Mi ha mostrato anche delle foto della sua casa a Perth: una villa con giardino, piscina e vista mare che in Italia costerebbe milioni di euro, e che lui ha acquistato con un mutuo trentennale a tassi competitivi. "La cosa bella dell'Australia," mi ha spiegato, "è che anche se lavori in città, puoi permetterti di vivere bene, non come a Milano o Roma dove o vivi in periferia o spendi una fortuna."

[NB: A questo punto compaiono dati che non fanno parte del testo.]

--- config.mk ---
export PLATFORM = sky130hd
export DESIGN_NAME = jtkicker_pal_loader
export DESIGN_NICKNAME = d
export VERILOG_FILES = /design/src/rtl/jtkicker_pal_pkg.sv /design/src/rtl/jtkicker_pal_latch.sv /design/src/rtl/jtkicker_pal_loader.sv
export SDC_FILE = /design/constraint.sdc
export NUM_CORES = 1
export LEC_CHECK = 0
export ABC_AREA = 1
export CAP_MARGIN = 20
export CORE_UTILIZATION = 42
export CTS_BUF_LIST = sky130_fd_sc_hd__clkbuf_16
export DETAILED_ROUTE_END_ITERATION = 12
export PLACE_DENSITY = 0.71
export RECOVER_POWER = 25
export SYNTH_ARGS = -nofsm -noshare
export SYNTH_HDL_FRONTEND = slang
export SYNTH_SLANG_ARGS = --single-unit
--- constraint.sdc ---
create_clock -name clk -period 3.9 [get_ports clk]
set_input_delay 0.39 -clock clk [delete_from_list [all_inputs] [get_ports clk]]
set_output_delay 0.39 -clock clk [all_outputs]
set_load 0.01 [all_outputs]
--- src/rtl/jtkicker_pal_pkg.sv ---
`default_nettype none
// ============================================================================
// Module      : jtkicker_pal_pkg
// Description : Shared types, bank codes and helpers for the palette loader.
// Revision    : 1.0 - initial release
// ============================================================================
package jtkicker_pal_pkg;

  // Loader sequencing states
  typedef enum logic [1:0] {
    IDLE  = 2'd0,
    WRITE = 2'd1,
    HOLD  = 2'd2
  } state_e;

  // Colour PROM selected by the two top download-address bits
  localparam logic [1:0] BANK_R   = 2'd0;
  localparam logic [1:0] BANK_G   = 2'd1;
  localparam logic [1:0] BANK_B   = 2'd2;
  localparam logic [1:0] BANK_INV = 2'd3;

  // Number of PROM writes that make up a complete palette download
  function automatic int unsigned prom_total(input int unsigned aw);
    return 3 * (32'd1 << aw);
  endfunction

  // One-hot {B,G,R} write enable for a bank; the invalid bank enables nothing
  function automatic logic [2:0] bank_onehot(input logic [1:0] bank);
    case (bank)
      BANK_R:  return 3'b001;
      BANK_G:  return 3'b010;
      BANK_B:  return 3'b100;
      default: return 3'b000;
    endcase
  endfunction

endpackage
`default_nettype wire

--- src/rtl/jtkicker_pal_latch.sv ---
`default_nettype none
// ============================================================================
// Module      : jtkicker_pal_latch
// Description : CPU palette-bank shadow register with optional transfer to
//               the colour mixer at the start of vertical blank.
// Revision    : 1.0 - initial release
// ============================================================================
module jtkicker_pal_latch #(
  parameter int SYNC_PAL = 1
) (
  input  logic       clk,
  input  logic       rst_n,
  input  logic [3:0] cpu_pal_sel_i,
  input  logic       cpu_pal_we_i,
  input  logic       LVBL_i,
  output logic [3:0] pal_sel_o
);

  if (SYNC_PAL != 0) begin : g_sync
    logic [3:0] shadow_q;
    logic       lvbl_q;
    logic [3:0] pal_q;

    // Shadow the CPU value and hand it over on the LVBL 1->0 transition; a CPU
    // write on that same edge lands in the shadow and waits for the next frame
    always_ff @(posedge clk or negedge rst_n) begin
      if (!rst_n) begin
        shadow_q <= 4'd0;
        lvbl_q   <= 1'b0;
        pal_q    <= 4'd0;
      end else begin
        lvbl_q <= LVBL_i;
        if (cpu_pal_we_i) shadow_q <= cpu_pal_sel_i;
        if (lvbl_q && !LVBL_i) pal_q <= shadow_q;
      end
    end

    assign pal_sel_o = pal_q;
  end else begin : g_async
    logic [3:0] pal_q;
    logic       w_unused_lvbl;

    assign w_unused_lvbl = LVBL_i;

    // Without frame sync the CPU value goes straight through one cycle later
    always_ff @(posedge clk or negedge rst_n) begin
      if (!rst_n) pal_q <= 4'd0;
      else if (cpu_pal_we_i) pal_q <= cpu_pal_sel_i;
    end

    assign pal_sel_o = pal_q;
  end

endmodule
`default_nettype wire

--- src/rtl/jtkicker_pal_loader.sv ---
`default_nettype none
// ============================================================================
// Module      : jtkicker_pal_loader
// Description : Routes ROM-download bytes into the R/G/B colour PROMs, counts
//               the writes of a palette download and owns the palette bank.
// Revision    : 1.0 - initial release
// ============================================================================
module jtkicker_pal_loader
  import jtkicker_pal_pkg::*;
#(
  parameter int WR_CYC   = 2,
  parameter int PROM_AW  = 8,
  parameter int SYNC_PAL = 1
) (
  input  logic               clk,
  input  logic               rst_n,
  input  logic               dl_start_i,
  input  logic               dl_valid_i,
  output logic               dl_ready_o,
  input  logic [PROM_AW+1:0] dl_addr_i,
  input  logic [7:0]         dl_data_i,
  input  logic [3:0]         cpu_pal_sel_i,
  input  logic               cpu_pal_we_i,
  input  logic               LVBL_i,
  output logic [3:0]         pal_sel_o,
  output logic [PROM_AW-1:0] prog_addr_o,
  output logic [3:0]         prog_data_o,
  output logic [2:0]         prog_en_o,
  output logic               busy_o,
  output logic               done_o,
  output logic               err_o
);

  localparam int             CNT_W = PROM_AW + 2;
  localparam logic [CNT_W-1:0] TOTAL = CNT_W'(prom_total(PROM_AW));

  state_e               state_q;
  logic [2:0]           wr_cnt_q;
  logic                 dl_ready_q;
  logic [PROM_AW-1:0]   prog_addr_q;
  logic [3:0]           prog_data_q;
  logic [2:0]           prog_en_q;

  logic [CNT_W-1:0]     count_q, count_d;
  logic                 done_q, done_d;
  logic                 busy_q, busy_d;
  logic                 err_q, err_d;

  logic                 w_accept;
  logic [1:0]           w_bank;
  logic                 w_unused_hi;

  assign w_accept    = dl_valid_i & dl_ready_q;
  assign w_bank      = dl_addr_i[PROM_AW+1:PROM_AW];
  assign w_unused_hi = ^dl_data_i[7:4];

  // Write sequencer: latch on accept, hold prog_en for WR_CYC cycles, one idle
  // HOLD cycle, then re-open dl_ready; invalid-bank bytes skip the write
  always_ff @(posedge clk or negedge rst_n) begin
    if (!rst_n) begin
      state_q     <= IDLE;
      wr_cnt_q    <= 3'd0;
      dl_ready_q  <= 1'b0;
      prog_addr_q <= '0;
      prog_data_q <= 4'd0;
      prog_en_q   <= 3'b000;
    end else begin
      case (state_q)
        IDLE: begin
          if (w_accept) begin
            prog_addr_q <= dl_addr_i[PROM_AW-1:0];
            prog_data_q <= dl_data_i[3:0];
            dl_ready_q  <= 1'b0;
            if (w_bank == BANK_INV) begin
              state_q   <= HOLD;
              prog_en_q <= 3'b000;
            end else begin
              state_q   <= WRITE;
              prog_en_q <= bank_onehot(w_bank);
              wr_cnt_q  <= 3'(WR_CYC - 1);
            end
          end else begin
            dl_ready_q <= 1'b1;
          end
        end
        WRITE: begin
          if (wr_cnt_q == 3'd0) begin
            state_q   <= HOLD;
            prog_en_q <= 3'b000;
          end else begin
            wr_cnt_q <= wr_cnt_q - 3'd1;
          end
        end
        HOLD: begin
          state_q    <= IDLE;
          dl_ready_q <= 1'b1;
        end
        default: begin
          state_q    <= IDLE;
          dl_ready_q <= 1'b0;
          prog_en_q  <= 3'b000;
        end
      endcase
    end
  end

  // Download bookkeeping: dl_start clears first so a coincident byte still
  // counts; done is raised once the final counted write has left HOLD
  always_comb begin
    logic [CNT_W-1:0] count_base;
    logic             done_base;
    logic             busy_base;
    logic             err_base;

    count_base = dl_start_i ? '0   : count_q;
    done_base  = dl_start_i ? 1'b0 : done_q;
    busy_base  = dl_start_i ? 1'b0 : busy_q;
    err_base   = dl_start_i ? 1'b0 : err_q;

    count_d = count_base;
    err_d   = err_base;
    if (w_accept) begin
      if (w_bank == BANK_INV) err_d = 1'b1;
      else if (count_base != TOTAL) count_d = count_base + CNT_W'(1);
    end

    done_d = done_base | ((state_q == HOLD) && (count_base == TOTAL));
    // Any byte accepted while a download is incomplete marks it in progress
    busy_d = (busy_base | (w_accept & ~done_base)) & ~done_d;
  end

  // Register the bookkeeping state
  always_ff @(posedge clk or negedge rst_n) begin
    if (!rst_n) begin
      count_q <= '0;
      done_q  <= 1'b0;
      busy_q  <= 1'b0;
      err_q   <= 1'b0;
    end else begin
      count_q <= count_d;
      done_q  <= done_d;
      busy_q  <= busy_d;
      err_q   <= err_d;
    end
  end

  jtkicker_pal_latch #(
    .SYNC_PAL (SYNC_PAL)
  ) u_latch (
    .clk           (clk),
    .rst_n         (rst_n),
    .cpu_pal_sel_i (cpu_pal_sel_i),
    .cpu_pal_we_i  (cpu_pal_we_i),
    .LVBL_i        (LVBL_i),
    .pal_sel_o     (pal_sel_o)
  );

  assign dl_ready_o  = dl_ready_q;
  assign prog_addr_o = prog_addr_q;
  assign prog_data_o = prog_data_q;
  assign prog_en_o   = prog_en_q;
  assign busy_o      = busy_q;
  assign done_o      = done_q;
  assign err_o       = err_q;

endmodule
`default_nettype wire

# [Word-level counts from Yosys, hierarchy flattened]
# Cells that the tools add are included.
# W data, S select, Z words.
[word_totals] regBits=43 out_inout_bits=23 wordCells=69 input_bits=28
[op_classes] reduce_logical=11 n_eq_ne=11 n_bitwise=8 mux=24 n_addsub=2
[op_table] operator="$mux W10" n=4
[op_table] operator="$mux W3" n=6
[op_table] operator="$pmux W3 S3" n=2
[op_table] operator="$add A10 B1 Y10 const B" n=1
[op_table] operator="$eq A10 B10 Y1 const B" n=1
[op_table] operator="$ne A10 B10 Y1 const B" n=1
[op_table] operator="$ne A2 B2 Y1 const B" n=4
[op_table] operator="$eq A2 B2 Y1 const B" n=3
[op_table] operator="$mux W1" n=6
[op_table] operator="$mux W2" n=3
[op_table] operator="$pmux W3 S2" n=1
[op_table] operator="$eq A2 B1 Y1 const B" n=2
[op_table] operator="$logic_not A2 Y1" n=2
[op_table] operator="$pmux W2 S2" n=1
[op_table] operator="$reduce_and A2 Y1" n=2
[op_table] operator="$reduce_and A4 Y1" n=1
[op_table] operator="$and A1 B1 Y1" n=3
[op_table] operator="$logic_not A3 Y1" n=1
[op_table] operator="$not A1 Y1" n=3
[op_table] operator="$pmux W1 S3" n=1
[op_table] operator="$reduce_and A3 Y1" n=1
[op_table] operator="$sub A3 B1 Y3 const B" n=1
[op_table] operator="$logic_and A1 B1 Y1" n=2
[op_table] operator="$or A1 B1 Y1" n=2
[op_table] operator="2 further kinds" n=2

# [Depth between registers and ports, before layout]
# Gate-level depths: netlist (run 1).
[depth] word_depth=6 depth_mapped=9

# [Modules after synthesis]
# Synthesis (run 1) repeated with hierarchy kept, for this count alone.
[unflattened] cells_unflattened=207 area_unflattened_um2=2063.2
[modules_own_cells] module="jtkicker_pal_loader" seq_area_each_um2=850.8 area_per_inst_um2=1727.9 cells_per_inst=172 n_inst=1
[modules_own_cells] module="jtkicker_pal_latch" seq_area_each_um2=225.2 area_per_inst_um2=335.3 cells_per_inst=35 n_inst=1

# [Worst setup path before layout (run 1)]
# Ideal clock, no wire load.
[synth_path] kind="register to register" startpoint="register wr_cnt_q[0]" endpoint="register wr_cnt_q[2]" setup_slack_ns=2.638 setup_time_ns=0.127 stages_incl_launch_ff=8 path_buffers=0 arrival_ns=1.135 synth_period_minus_slack_ns=1.262 path_cell_list="dfrtp_1 inv_1 ha_1 ha_1 nor2_1 inv_1 o21ai_2 o21ai_0"
[synth_between] elab_chain_cells=3 word_cells_on_any_way=6 classes_between="1 x add/sub; 1 x eq/ne; 2 x mux; 2 x reduce/logical"
[synth_rtl] item="start: declaration" line="jtkicker_pal_loader.sv:38" text="logic [2:0] wr_cnt_q;"
[synth_rtl] item="start signal: assignment" line="jtkicker_pal_loader.sv:80" text="wr_cnt_q <= 3'(WR_CYC - 1);"
[synth_rtl] item="start signal: assignment" line="jtkicker_pal_loader.sv:91" text="wr_cnt_q <= wr_cnt_q - 3'd1;"
[synth_rtl] item="$sub A3 B1 Y3 or $logic_not A3 Y1 (tied branches)" line="jtkicker_pal_loader.sv:91, jtkicker_pal_loader.sv:87"
[synth_rtl] item="$mux W3 or $ne A2 B2 Y1 (tied branches)"
[synth_rtl] item="$pmux W3 S2 or $reduce_and A4 Y1 (tied branches)"
# Several ways; a longest one is shown, not always the timed one. The select of a mux whose other input is x is not followed.
# A chain may end at the register's enable or synchronous reset.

Durante una delle nostre passeggiate lungo il fiume Bosnia, mi ha raccontato anche del multiculturalismo australiano. "In Italia parlate sempre di integrazione come di un problema," mi ha detto. "In Australia è un'opportunità. Il 30% della popolazione è nata all'estero, e questo crea un ambiente incredibilmente dinamico per gli affari. Se vuoi entrare nel mercato cinese, hai colleghi cinesi. Se vuoi espandere in India, hai partner indiani. È un network naturale che in Europa vi sognate."
Mentre ora scrivo queste righe sull'aereo che ci riporta a Milano, con mia moglie che dorme accanto a me, non riesco a smettere di pensare alle parole di Rayan. Sarajevo, con la sua storia di rinascita e trasformazione, è stata la cornice perfetta per questa conversazione che mi ha aperto gli occhi su un'Australia che non conoscevo. Un paese che, lontano dai riflettori europei, si è costruito un futuro solido e prospero.
Forse è davvero arrivato il momento di guardare oltre i confini tradizionali dell'Europa. Forse l'ultima frontiera per le PMI italiane non è in un altro continente, ma dall'altra parte del mondo, dove il sole sorge quando qui tramonta, e dove le opportunità sono ancora alla portata di chi ha il coraggio di coglierle.
Rientro in Italia con la sensazione netta che questo sia solo un primo capitolo.L’Australia non è più un sogno esotico da cartolina: è una leva reale.Un sistema che funziona, che attrae valore, che premia chi ha visione, mentre l’aereo scivola sopra i Balcani, guardo fuori e penso: il futuro non è dove siamo nati, ma dove possiamo crescere liberi.
In un mondo che cambia, alcune geografie iniziano a sembrare strategie. La domanda non è se partire, è: siamo pronti a costruire davvero, fuori dai confini mentali di sempre?